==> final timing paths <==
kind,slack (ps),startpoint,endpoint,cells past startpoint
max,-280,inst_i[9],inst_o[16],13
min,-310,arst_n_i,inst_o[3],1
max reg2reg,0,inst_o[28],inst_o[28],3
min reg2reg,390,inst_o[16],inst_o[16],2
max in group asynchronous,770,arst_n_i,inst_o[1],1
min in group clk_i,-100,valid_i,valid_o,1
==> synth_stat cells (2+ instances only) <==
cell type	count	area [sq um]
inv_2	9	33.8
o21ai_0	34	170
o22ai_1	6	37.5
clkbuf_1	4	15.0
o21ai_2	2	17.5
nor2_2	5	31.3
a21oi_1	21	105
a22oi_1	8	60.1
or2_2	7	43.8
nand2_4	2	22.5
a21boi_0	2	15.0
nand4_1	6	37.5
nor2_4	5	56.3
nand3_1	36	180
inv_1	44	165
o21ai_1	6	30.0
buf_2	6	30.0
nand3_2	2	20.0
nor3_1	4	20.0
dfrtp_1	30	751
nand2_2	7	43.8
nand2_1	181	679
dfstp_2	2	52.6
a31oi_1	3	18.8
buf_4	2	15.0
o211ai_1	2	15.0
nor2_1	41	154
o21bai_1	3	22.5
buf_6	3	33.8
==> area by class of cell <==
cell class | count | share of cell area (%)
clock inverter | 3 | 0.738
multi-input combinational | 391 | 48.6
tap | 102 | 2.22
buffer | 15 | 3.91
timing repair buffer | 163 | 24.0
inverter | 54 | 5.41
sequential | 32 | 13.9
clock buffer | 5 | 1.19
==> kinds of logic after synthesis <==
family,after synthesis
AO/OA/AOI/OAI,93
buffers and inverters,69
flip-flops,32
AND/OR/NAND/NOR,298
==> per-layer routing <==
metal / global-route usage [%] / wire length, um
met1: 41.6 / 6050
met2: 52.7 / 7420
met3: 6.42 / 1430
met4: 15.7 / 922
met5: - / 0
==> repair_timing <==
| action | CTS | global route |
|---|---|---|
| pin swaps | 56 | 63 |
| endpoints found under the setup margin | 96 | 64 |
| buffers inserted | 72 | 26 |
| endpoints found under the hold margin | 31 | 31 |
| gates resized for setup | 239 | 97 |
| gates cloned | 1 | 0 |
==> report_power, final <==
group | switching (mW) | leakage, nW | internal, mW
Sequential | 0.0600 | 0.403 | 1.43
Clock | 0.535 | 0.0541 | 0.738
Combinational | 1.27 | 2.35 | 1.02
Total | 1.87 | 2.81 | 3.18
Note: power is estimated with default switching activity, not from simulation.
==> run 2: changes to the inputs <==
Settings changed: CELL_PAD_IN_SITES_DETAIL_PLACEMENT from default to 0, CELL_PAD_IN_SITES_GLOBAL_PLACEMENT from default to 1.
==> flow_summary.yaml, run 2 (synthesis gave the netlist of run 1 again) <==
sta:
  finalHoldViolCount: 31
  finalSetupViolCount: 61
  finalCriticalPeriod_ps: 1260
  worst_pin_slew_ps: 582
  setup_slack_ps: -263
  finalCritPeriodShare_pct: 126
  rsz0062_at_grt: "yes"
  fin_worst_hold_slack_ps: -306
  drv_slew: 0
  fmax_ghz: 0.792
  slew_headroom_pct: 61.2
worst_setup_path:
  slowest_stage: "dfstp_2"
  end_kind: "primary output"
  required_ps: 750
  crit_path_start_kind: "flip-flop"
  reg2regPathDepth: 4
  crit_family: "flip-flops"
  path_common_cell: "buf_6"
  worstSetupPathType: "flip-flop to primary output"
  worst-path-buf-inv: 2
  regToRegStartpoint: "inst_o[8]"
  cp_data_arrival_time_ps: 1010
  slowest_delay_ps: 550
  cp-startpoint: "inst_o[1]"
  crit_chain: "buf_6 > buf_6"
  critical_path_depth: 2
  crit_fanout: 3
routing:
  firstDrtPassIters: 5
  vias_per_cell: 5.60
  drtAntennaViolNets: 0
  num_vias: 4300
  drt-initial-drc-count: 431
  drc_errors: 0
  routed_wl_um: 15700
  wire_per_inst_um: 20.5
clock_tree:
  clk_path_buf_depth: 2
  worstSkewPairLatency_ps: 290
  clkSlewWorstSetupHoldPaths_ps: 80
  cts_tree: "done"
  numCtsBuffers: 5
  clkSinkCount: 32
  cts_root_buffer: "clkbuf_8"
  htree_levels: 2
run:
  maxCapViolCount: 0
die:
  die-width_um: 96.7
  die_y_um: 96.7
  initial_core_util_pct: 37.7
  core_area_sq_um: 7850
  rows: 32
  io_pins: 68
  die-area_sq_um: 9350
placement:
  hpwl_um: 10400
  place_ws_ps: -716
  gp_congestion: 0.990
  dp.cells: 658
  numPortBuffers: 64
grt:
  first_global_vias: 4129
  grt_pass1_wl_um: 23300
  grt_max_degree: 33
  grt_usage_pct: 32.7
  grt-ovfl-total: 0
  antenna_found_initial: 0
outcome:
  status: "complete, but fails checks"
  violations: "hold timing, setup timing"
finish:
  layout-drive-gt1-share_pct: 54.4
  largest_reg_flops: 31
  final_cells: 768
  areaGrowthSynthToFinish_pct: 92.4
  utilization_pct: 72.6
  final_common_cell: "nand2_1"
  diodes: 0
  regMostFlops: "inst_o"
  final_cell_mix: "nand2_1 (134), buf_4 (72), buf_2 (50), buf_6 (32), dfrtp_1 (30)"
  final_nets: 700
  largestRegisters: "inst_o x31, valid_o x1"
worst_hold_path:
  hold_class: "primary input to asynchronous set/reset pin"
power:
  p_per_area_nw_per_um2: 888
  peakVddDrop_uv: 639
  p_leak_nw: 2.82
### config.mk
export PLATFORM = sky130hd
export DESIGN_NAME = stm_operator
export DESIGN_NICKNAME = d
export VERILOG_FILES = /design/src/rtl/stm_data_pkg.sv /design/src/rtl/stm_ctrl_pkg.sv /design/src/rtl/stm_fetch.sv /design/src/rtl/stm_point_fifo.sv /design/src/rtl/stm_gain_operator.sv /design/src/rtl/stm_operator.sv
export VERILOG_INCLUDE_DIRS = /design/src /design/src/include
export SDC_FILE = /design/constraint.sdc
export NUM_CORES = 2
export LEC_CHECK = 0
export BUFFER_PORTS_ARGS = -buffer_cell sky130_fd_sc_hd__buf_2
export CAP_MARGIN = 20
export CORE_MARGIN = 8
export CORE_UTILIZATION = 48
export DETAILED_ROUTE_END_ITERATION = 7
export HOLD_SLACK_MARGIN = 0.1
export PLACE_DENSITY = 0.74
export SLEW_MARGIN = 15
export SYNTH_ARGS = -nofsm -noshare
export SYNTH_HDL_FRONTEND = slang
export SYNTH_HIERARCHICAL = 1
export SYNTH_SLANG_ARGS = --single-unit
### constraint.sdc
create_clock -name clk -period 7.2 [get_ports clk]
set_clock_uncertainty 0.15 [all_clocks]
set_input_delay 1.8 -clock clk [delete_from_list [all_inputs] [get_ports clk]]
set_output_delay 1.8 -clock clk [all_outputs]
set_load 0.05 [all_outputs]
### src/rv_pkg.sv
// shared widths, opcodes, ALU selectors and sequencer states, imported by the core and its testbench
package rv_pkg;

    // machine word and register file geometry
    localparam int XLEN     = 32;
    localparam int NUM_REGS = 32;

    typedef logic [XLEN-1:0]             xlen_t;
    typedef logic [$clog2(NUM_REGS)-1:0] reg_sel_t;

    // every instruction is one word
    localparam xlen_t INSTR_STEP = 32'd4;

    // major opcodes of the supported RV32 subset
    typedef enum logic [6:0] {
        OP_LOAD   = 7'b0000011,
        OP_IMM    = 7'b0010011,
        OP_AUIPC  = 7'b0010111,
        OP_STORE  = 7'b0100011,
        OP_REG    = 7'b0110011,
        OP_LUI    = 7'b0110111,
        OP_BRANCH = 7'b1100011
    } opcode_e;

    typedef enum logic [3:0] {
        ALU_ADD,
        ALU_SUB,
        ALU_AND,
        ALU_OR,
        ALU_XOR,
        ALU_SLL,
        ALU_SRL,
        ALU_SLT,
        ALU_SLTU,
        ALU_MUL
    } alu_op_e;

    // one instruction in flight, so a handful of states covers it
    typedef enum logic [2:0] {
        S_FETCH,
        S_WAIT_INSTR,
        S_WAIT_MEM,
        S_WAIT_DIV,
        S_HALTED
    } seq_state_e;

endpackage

[Exercise objective] Go through the records line by line, and copy each line that holds the string "default".

[Answer space]
Note: power is estimated with default switching activity, not from simulation.
Settings changed: CELL_PAD_IN_SITES_DETAIL_PLACEMENT from default to 0, CELL_PAD_IN_SITES_GLOBAL_PLACEMENT from default to 1.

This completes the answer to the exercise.